22/12/2025
CANIRAC RINDE HOMENAJE A SUS TALENTOS MORELENSES COMO PARTE DE LOS 333 ÍCONOS DE MÉXICO
Durante la tarde, entre el clima templado de Tepoztlán y el murmullo discreto de conversaciones que mezclaban gastronomía, historia y orgullo local, la Cámara Nacional de la Industria de Restaurantes y Alimentos Condimentados (Canirac) Morelos, presidida por Karla García, llevó a cabo un encuentro especial en el Restaurante Mesa de Origen, espacio que forma parte del Hotel Amomoxtli, para celebrar el galardón otorgado a morelenses distinguidos como parte de los 333 íconos de México. La sede, rodeada de naturaleza y sobriedad arquitectónica, fue el escenario ideal para una ceremonia íntima que reconoció trayectorias que han dejado huella en el ámbito cultural, gastronómico y turístico del estado.

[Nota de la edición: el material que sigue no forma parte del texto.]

Source: an optimization exercise on an open RTL-to-GDS flow (aim: small area, a short achievable clock period and few clock cycles). Production flows keep margins and buffers that such runs may drop.
In this exercise RTL edits were held to simulation tests only and were not proved equivalent to the original.
Power is estimated from default activity; no workload was simulated.

Setup of build 82:
## square_multiply_modexp_trace
module square_multiply_modexp_trace #(
    parameter int unsigned EXP_WIDTH = 32,
    parameter int unsigned MOD_WIDTH = 32
) (
    input  logic         i_clk,
    input  logic         i_rst_n,
    input  logic         s_axis_tvalid,
    output logic         s_axis_tready,
    input  logic [95:0]  s_axis_tdata,
    output logic         m_axis_tvalid,
    input  logic         m_axis_tready,
    output logic [71:0]  m_axis_tdata,
    output logic         m_axis_tuser,
    output logic         m_axis_tlast
);
    logic q_idle, q_red, q_sqr, q_mul;
    logic [31:0] r_m;      
    logic [32:0] r_e;      
    logic        r_ez;     
    logic [31:0] r_b;      
    logic [31:0] r_acc;    
    logic [31:0] r_sq;     
    logic [4:0]  r_cnt;    
    logic        r_first;  
    logic        r_bz0;    
    logic [4:0]  r_row;
    logic        r_valid, r_bit, r_last, r_user;
    logic        r_sr, r_ar, r_ya, r_ys, r_bi;
    logic        r_srcb;   
    logic [31:0] w_r, w_y, w_res;
    assign w_r = ({32{r_sr}} & r_sq) | ({32{r_ar}} & r_acc);
    assign w_y = ({32{r_ya}} & r_acc) | ({32{r_ys}} & r_sq);
    smme_step u_step (
        .i_r(w_r), .i_b(r_bi), .i_y(w_y), .i_m(r_m),
        .o_r(w_res)
    );
    logic [31:0] w_src;
    logic [4:0]  w_lead, w_next;
    logic        w_last, w_xn, w_mskip, w_jump;
    assign w_mskip = q_sqr && r_srcb;
    assign w_src = r_srcb ? r_b : r_acc;           
    always_comb begin
        w_lead = 5'd0;
        for (int k = 1; k < 32; k++)
            if (w_src[k]) w_lead = 5'(k);
    end
    assign w_last = r_first ? (w_src[31:1] == 31'd0 || (q_red && r_bz0))
                            : (r_cnt == 5'd0);
    assign w_jump = w_mskip && w_lead != 5'd0;
    assign w_next = (r_first || w_mskip ? w_lead : r_cnt) - 5'd1;
    assign w_xn   = w_src[w_next];
    logic w_op, w_hold, w_run, w_end, w_empty, w_tomul, w_emit, w_done, w_gosq, w_skip;
    logic w_ebit, w_elast;
    assign w_ebit  = r_e[32];                      
    assign w_elast = (r_e[31:0] == 32'h8000_0000);   
    assign w_op    = q_red | q_sqr | q_mul;
    assign w_hold  = r_valid && !m_axis_tready;    
    assign w_run   = w_op && !w_hold && !(q_red && w_last && !w_ebit && !r_ez);
    assign w_end   = w_run && w_last;
  ...
For scale: ~1400 cells after synthesis, ~190 flip-flops, about 180 I/O pins.
==> flow/config.mk <==
export PLATFORM = sky130hd
export DESIGN_NAME = square_multiply_modexp_trace
export DESIGN_NICKNAME = square_multiply_modexp_trace
export VERILOG_FILES = /design/flow/design.v
export SDC_FILE = /design/flow/constraint.sdc
export NUM_CORES = 4
export LEC_CHECK = 0
export CAP_MARGIN = 20
export CORE_MARGIN = 2
export CORE_UTILIZATION = 45
export CTS_BUF_LIST = sky130_fd_sc_hd__clkbuf_8
export CTS_CLUSTER_SIZE = 8
export PLACE_DENSITY = 0.7
export SETUP_SLACK_MARGIN = 5
export SLEW_MARGIN = 20
==> flow/constraint.sdc <==
create_clock -name core_clock -period 11.0 [get_ports {i_clk}]
set_input_delay 2.2000 -clock core_clock [delete_from_list [all_inputs] [get_ports {i_clk}]]
set_output_delay 2.2000 -clock core_clock [all_outputs]
set_load 0.01 [all_outputs]
standard.sh (not shown) runs the stock make flow with config.mk's settings and CLKGATE_MAP_FILE= SYNTH_SCRIPT=/design/flow/synth_recipe.tcl, a recipe that flattens the netlist after the stock synthesis.
==> flow/flow/run.sh <==
#!/bin/bash
# Layout flow: the standard layout (standard.sh, ORFS from synthesis to
# finish, unchanged synthesis), except that every input and output port gets
# a sky130_fd_sc_hd__buf_1 as its port buffer instead of the default cell that
# buffer_ports picks. The full output goes to standard.log in the work folder;
# ORFS keeps each step's own log under orfs/logs.
set -euo pipefail
bash standard.sh "BUFFER_PORTS_ARGS=-buffer_cell sky130_fd_sc_hd__buf_1" finish > standard.log 2>&1
Testbench counts of build 82, summed over its fixed seeds: cycles 105,102.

La anfitrionía estuvo a cargo de María Teresa Zavalla, quien además de abrir las puertas de la mesa, fue una de las galardonadas de la tarde. Acompañaron el encuentro el historiador y morelense destacado Teodoro Lavín, así como Marco Manuel Suárez, Secretario de Desarrollo Económico y Turístico de Cuernavaca. También estuvieron presentes María de Lourdes Olguín, del Restaurante La Jicotera, y Beatriz García, en representación de Ribera del Duero. Aunque se registraron las ausencias de Juan Corral, de Hotel & Spa Hacienda de Cortés, y Francisco Bernot, de Hotel Garden Restaurante & Spa —ambos también galardonados—, el espíritu de reconocimiento se mantuvo intacto, con la firme intención de que estas reuniones se realicen mes con mes en distintas regiones del estado de Morelos.

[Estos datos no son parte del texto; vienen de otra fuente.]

What follows belongs to an exercise in optimizing a design on an open flow for small area; a production flow would make more cautious choices.
In this exercise RTL edits were held to simulation tests only and were not proved equivalent to the original.
No activity file was given, so power comes from the tool's default toggle rates.

## lpddr5_device_responder
module lpddr5_device_responder #(
  parameter int BANKS = BANK_NUMBER,
  parameter int ROW_W = ROW_PER_BANK_GROUP_ADDRESS_WIDTH,
  parameter int COL_W = COL_WIDTH,
  parameter int DW    = DATA_WIDTH,
  localparam int BW   = $clog2(BANKS)
) (
  input  logic             clk,
  input  logic             rst,
  input  logic             cmd_valid,
  input  logic [2:0]       cmd,
  input  logic [BW-1:0]    cmd_bank,
  input  logic [ROW_W-1:0] cmd_row,
  input  logic [COL_W-1:0] cmd_col,
  output logic             rd_valid,
  output logic [DW-1:0]    rd_data,
  output logic             err_valid,
  output logic [2:0]       err_code,
  output logic             ref_overdue
);
==> flow/config.mk <==
export PLATFORM = sky130hd
export DESIGN_NAME = lpddr5_device_responder
export DESIGN_NICKNAME = lpddr5_device_responder
export VERILOG_FILES = /design/flow/design.v
export SDC_FILE = /design/flow/constraint.sdc
export NUM_CORES = 4
export LEC_CHECK = 0
export ABC_AREA = 1
export CAP_MARGIN = 20
export CORE_MARGIN = 2
export CORE_UTILIZATION = 70
export CTS_BUF_LIST = sky130_fd_sc_hd__clkbuf_8
export CTS_CLUSTER_DIAMETER = 50
export CTS_CLUSTER_SIZE = 16
export SLEW_MARGIN = 20
==> flow/constraint.sdc <==
create_clock -name core_clock -period 5.0 [get_ports {clk}]
set_input_delay 1.0000 -clock core_clock [delete_from_list [all_inputs] [get_ports {clk}]]
set_output_delay 1.0000 -clock core_clock [all_outputs]
set_load 0.01 [all_outputs]
run.sh (not shown) runs the stock make flow with config.mk's settings and CLKGATE_MAP_FILE= SYNTH_SCRIPT=/design/flow/synth_recipe.tcl, a recipe that flattens the netlist after the stock synthesis.
Then changed:
- CTS_BUF_LIST: sky130_fd_sc_hd__clkbuf_8 -> sky130_fd_sc_hd__clkbuf_4
- CTS_CLUSTER_DIAMETER: 50 -> 40
- CTS_CLUSTER_SIZE: 16 -> 10
Outcome: The changed run completed without violations. Count of clock-buffer cells in the layout came out higher by 27. Final area came out lower by about 1%. Critical path depth came out lower by 3.
Then changed:
- CTS_BUF_LIST: sky130_fd_sc_hd__clkbuf_4 -> unset
- CTS_CLUSTER_DIAMETER: 40 -> unset
- CTS_CLUSTER_SIZE: 10 -> unset
What happened:
- power rose by about 20%
- setup slack improves by 140 ps
- via count climbs by 2.0%
- final cell count is lower by about 0.4%
- worst hold slack gets worse by 7.1 ps
- first-iteration DRC count went up by about 16%


Another version of the RTL of lpddr5_device_responder (not shown whole).
Size: ~860 cells after synthesis, about 380 flip-flops, ~70 I/O pins, roughly 13,000 µm² of cells after synthesis.
Settings: LEC_CHECK=0, ABC_CLOCK_PERIOD_IN_PS=100000, CAP_MARGIN=5, CORE_MARGIN=2, CORE_UTILIZATION=60, CTS_BUF_LIST=sky130_fd_sc_hd__clkbuf_8, CTS_CLUSTER_DIAMETER=50, CTS_CLUSTER_SIZE=16, SLEW_MARGIN=5, SYNTH_HIERARCHICAL=1; clock period 5.0 ns.
standard.sh (not shown) runs the stock make flow with config.mk's settings and CLKGATE_MAP_FILE= SYNTH_SCRIPT=/design/flow/synth_recipe.tcl, a recipe that flattens the netlist after the stock synthesis.
==> flow/flow/run.sh <==
#!/bin/bash
# Own layout flow: the standard ORFS flow (standard.sh), with two changes:
#  - input/output ports are buffered with buf_1 instead of the delay buffer
#    buffer_ports picks by default;
#  - clock tree synthesis inserts no dummy loads;
#  - timing-driven global placement does not keep the buffers its trial
#    repairs insert (the later repair steps still fix slew, load and timing).
# Everything else (synthesis, floorplan, power grid, taps, placement, routing)
# is the standard flow. Each tool's output goes to the logs under orfs/logs;
# the whole run's output is kept in flow_run.log.
set -euo pipefail
export BUFFER_PORTS_ARGS="-buffer_cell sky130_fd_sc_hd__buf_1"
export CTS_ARGS="-sink_clustering_enable -repair_clock_nets -dont_use_dummy_load -buf_list sky130_fd_sc_hd__clkbuf_4 -sink_clustering_size 10 -sink_clustering_max_diameter 45"
export GPL_KEEP_OVERFLOW=0
bash standard.sh finish > flow_run.log 2>&1
The first run completed without violations.
Rerun with:
--- a/flow/flow/run.sh
+++ b/flow/flow/run.sh
@@ -5,3 +5 @@
-#  - clock tree synthesis inserts no dummy loads;
-#  - timing-driven global placement does not keep the buffers its trial
-#    repairs insert (the later repair steps still fix slew, load and timing).
+#  - clock tree synthesis inserts no dummy loads.
@@ -13,2 +11 @@
-export CTS_ARGS="-sink_clustering_enable -repair_clock_nets -dont_use_dummy_load -buf_list sky130_fd_sc_hd__clkbuf_4 -sink_clustering_size 10 -sink_clustering_max_diameter 45"
-export GPL_KEEP_OVERFLOW=0
+export CTS_ARGS="-sink_clustering_enable -repair_clock_nets -dont_use_dummy_load -buf_list sky130_fd_sc_hd__clkbuf_4 -sink_clustering_size 10 -sink_clustering_max_diameter 35"
What happened: The changed run produced a clean layout; design area stays flat; utilization came out lower by 0.19 points; global-route usage rises by 0.27 points.


lpddr5_device_responder, a different RTL version from the one above (not shown whole).
Size: about 880 cells after synthesis, ~380 flip-flops, ~70 I/O pins.
Settings: LEC_CHECK=0, ABC_CLOCK_PERIOD_IN_PS=100000, CAP_MARGIN=5, CORE_MARGIN=2, CORE_UTILIZATION=60, CTS_BUF_LIST=sky130_fd_sc_hd__clkbuf_8, CTS_CLUSTER_DIAMETER=50, CTS_CLUSTER_SIZE=16, GPL_TIMING_DRIVEN=0, SLEW_MARGIN=5, SYNTH_HIERARCHICAL=1; clock period 5.0 ns.
==> flow/flow/run.sh <==
#!/bin/bash
# Own layout flow: the standard ORFS flow (standard.sh), with two changes:
#  - input/output ports are buffered with buf_1 instead of the delay buffer
#    buffer_ports picks by default;
#  - clock tree synthesis inserts no dummy loads.
# Everything else (synthesis, floorplan, power grid, taps, placement, routing)
# is the standard flow. Each tool's output goes to the logs under orfs/logs;
# the whole run's output is kept in flow_run.log.
set -euo pipefail
export BUFFER_PORTS_ARGS="-buffer_cell sky130_fd_sc_hd__buf_1"
export CTS_ARGS="-sink_clustering_enable -repair_clock_nets -dont_use_dummy_load -buf_list sky130_fd_sc_hd__clkbuf_8 -sink_clustering_size 16 -sink_clustering_max_diameter 50"
bash standard.sh finish > flow_run.log 2>&1
Then changed:
--- a/flow/flow/run.sh
+++ b/flow/flow/run.sh
@@ -10,3 +10,3 @@
 export BUFFER_PORTS_ARGS="-buffer_cell sky130_fd_sc_hd__buf_1"
-export CTS_ARGS="-sink_clustering_enable -repair_clock_nets -dont_use_dummy_load -buf_list sky130_fd_sc_hd__clkbuf_8 -sink_clustering_size 16 -sink_clustering_max_diameter 50"
+export CTS_ARGS="-sink_clustering_enable -repair_clock_nets -dont_use_dummy_load -buf_list sky130_fd_sc_hd__clkbuf_4 -sink_clustering_size 12 -sink_clustering_max_diameter 45"
 bash standard.sh finish > flow_run.log 2>&1
--- a/flow/config.mk
+++ b/flow/config.mk
@@ -8,3 +8,3 @@
 export ABC_CLOCK_PERIOD_IN_PS = 100000
-export CAP_MARGIN = 5
+export CAP_MARGIN = 20
 export CORE_MARGIN = 2
@@ -14,4 +14,3 @@
 export CTS_CLUSTER_SIZE = 16
-export GPL_TIMING_DRIVEN = 0
-export SLEW_MARGIN = 5
+export SLEW_MARGIN = 20
 export SYNTH_HIERARCHICAL = 1
=> The changed run went through all stages and came out clean. Sequential power hardly moves. Final area drops by 4.6%. Combinational power hardly moves. Worst hold slack improves by 0.024 ns. Flip-flop and latch count stays the same. Utilization is lower by 3.2 points. Register-to-register slack improves by 0.48 ns. Fmax went up by 11%.


== main ==
lpddr5_device_responder, a different RTL version from the one above (not shown whole).
Size: about 890 cells after synthesis, ~380 flip-flops, ~70 I/O pins, ~13000 um^2 of cells after synthesis.
==> flow/config.mk <==
export PLATFORM = sky130hd
export DESIGN_NAME = lpddr5_device_responder
export DESIGN_NICKNAME = lpddr5_device_responder
export VERILOG_FILES = /design/flow/design.v
export SDC_FILE = /design/flow/constraint.sdc
export NUM_CORES = 4
export LEC_CHECK = 0
export ABC_CLOCK_PERIOD_IN_PS = 100000
export CAP_MARGIN = 20
export CORE_MARGIN = 2
export CORE_UTILIZATION = 70
export CTS_BUF_LIST = sky130_fd_sc_hd__clkbuf_8
export CTS_CLUSTER_DIAMETER = 50
export CTS_CLUSTER_SIZE = 16
export SLEW_MARGIN = 20
export SYNTH_HIERARCHICAL = 1
==> flow/constraint.sdc <==
create_clock -name core_clock -period 5.0 [get_ports {clk}]
set_input_delay 1.0000 -clock core_clock [delete_from_list [all_inputs] [get_ports {clk}]]
set_output_delay 1.0000 -clock core_clock [all_outputs]
set_load 0.01 [all_outputs]
run.sh (not shown) runs the stock make flow with config.mk's settings and CLKGATE_MAP_FILE= SYNTH_SCRIPT=/design/flow/synth_recipe.tcl, a recipe that flattens the netlist after the stock synthesis.
Stock flow here: none of the scripts above is used.
main did not stop at any stage, and its layout met the timing, design-rule and antenna checks.
diff inputs: main => the feature branch
==> flow/flow/run.sh (new file) <==
#!/bin/bash
# Own layout flow: the standard ORFS flow (standard.sh), with two changes:
#  - input/output ports are buffered with buf_1 instead of the delay buffer
#    buffer_ports picks by default;
#  - clock tree synthesis inserts no dummy loads.
# Everything else (synthesis, floorplan, power grid, taps, placement, routing)
# is the standard flow. Each tool's output goes to the logs under orfs/logs;
# the whole run's output is kept in flow_run.log.
set -euo pipefail
export BUFFER_PORTS_ARGS="-buffer_cell sky130_fd_sc_hd__buf_1"
export CTS_ARGS="-sink_clustering_enable -repair_clock_nets -dont_use_dummy_load -buf_list sky130_fd_sc_hd__clkbuf_8 -sink_clustering_size 16 -sink_clustering_max_diameter 50"
bash standard.sh finish > flow_run.log 2>&1
==> flow/standard.sh (new file) <==
#!/bin/bash
# synth_recipe.tcl (not shown) runs the flow's synth.tcl, then flattens the netlist and writes it again
# the make line also repeats each setting of config.mk as NAME=value (left out here)
make -C /OpenROAD-flow-scripts/flow DESIGN_CONFIG=/design/flow/config.mk WORK_HOME=/design/flow/orfs CLKGATE_MAP_FILE= SYNTH_SCRIPT=/design/flow/synth_recipe.tcl "${@:-finish}"
removed: flow/run.sh
## What came out
Every stage of the flow completed for the feature branch, and the final layout passed the timing, design-rule and antenna checks.
The feature branch against main; total routed wirelength is down by a few percent.
The feature branch vs main: number of buffers outside the clock class in the layout down by more than 10%
The feature branch ends up with lower global routing met2 resource utilization than main does.
Diff the feature branch and main: setup slack of the critical path after layout higher in the feature branch
The feature branch has post-route clock period utilization below what main had.
Against main as the reference, the feature branch delivers a lower via count of the routed design.

[port drivers added, routing unchanged]
The flow's constraints put no driver on any port. The routed layouts listed below were extracted and timed again, unchanged, in two steps.
Step 1 sets driving cells, clkbuf_16 on the clock port and buf_2 on the other inputs (assumed; they add their load-dependent delay and slew).
Step 2, shift: input delay + t, output delay - t, t = (earliest + latest rising clock arrival at the registers) / 2. This alone moves slack from input paths to output paths.
Slacks: no drivers / after step 1 / after step 2; pairs: no drivers / after step 1.
run	t, ns	slack for setup (ns)	hold WS [ns]	worst slew at a driven data input, ns	pins driven straight from the clock port
the first run of note 1	0.587	0.545 / 0.504 / 0.727	0.333 / 0.333 / 0.333	0.04	1
the second run of note 1	0.706	0.446 / 0.406 / 0.717	0.332 / 0.332 / 0.332	0.04	1
the third run of note 1	0.558	0.589 / 0.543 / 0.690	0.325 / 0.325 / 0.325	0.04	1
the first run of note 2	0.670	0.297 / 0.316 / -0.355	0.326 / 0.326 / 0.326	0.04	1
the second run of note 2	0.682	0.811 / 0.771 / 0.169	0.299 / 0.299 / 0.299	0.04	1
the first run of note 3	0.573	0.195 / 0.212 / -0.360	0.293 / 0.293 / 0.293	0.09	1
the second run of note 3	0.670	0.676 / 0.635 / 0.156	0.317 / 0.317 / 0.317	0.04	1
main	0.581	0.532 / 0.488 / 0.043	0.324 / 0.324 / 0.324	0.04	1
the feature branch	0.570	0.642 / 0.646 / 0.076	0.295 / 0.295 / 0.295	0.04	1
Met with ideal ports but missed after step 2: setup timing in the first run of note 2 and the first run of note 3. The setup slack of the first run of note 2, which loses most, moves by +0.019 ns with the drivers and by -0.652 ns with both steps.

La experiencia gastronómica fue uno de los ejes de la tarde y estuvo a cargo del chef Iván Quiroz, quien presentó un menú pensado como un recorrido por ingredientes, técnicas y memorias del territorio: un tartar de cecina con cebolla morada, miel de agave, emulsión de coco y chile morita, jengibre, té de limón, limón amarillo y aguacate; un refrescante agua de naranja y hoja de aguacate; sopa de haba y hierbabuena con cremoso de amaranto y arroz D.O., tosta de masa madre, elote tatemado, puré de calabaza rostizada, flor de calabaza fresca y queso grana padano; un delicado raspadito de muilte y litchi; pescado al v***r con hoja santa acompañado de puré de coliflor caramelizada, salsa negra de piloncillo y limón, además de una tostadita de paté de chapulín y cacahuate con quelites; un ponche de frutas espumoso; y para cerrar, helado de mazapán frito en tempura de maíz azul con crumble de maíz y cacao, acompañado de café de maíz. La tarde concluyó entre aplausos suaves, brindis contenidos y la sensación compartida de que Morelos sigue construyendo identidad desde la mesa, el reconocimiento y la comunidad.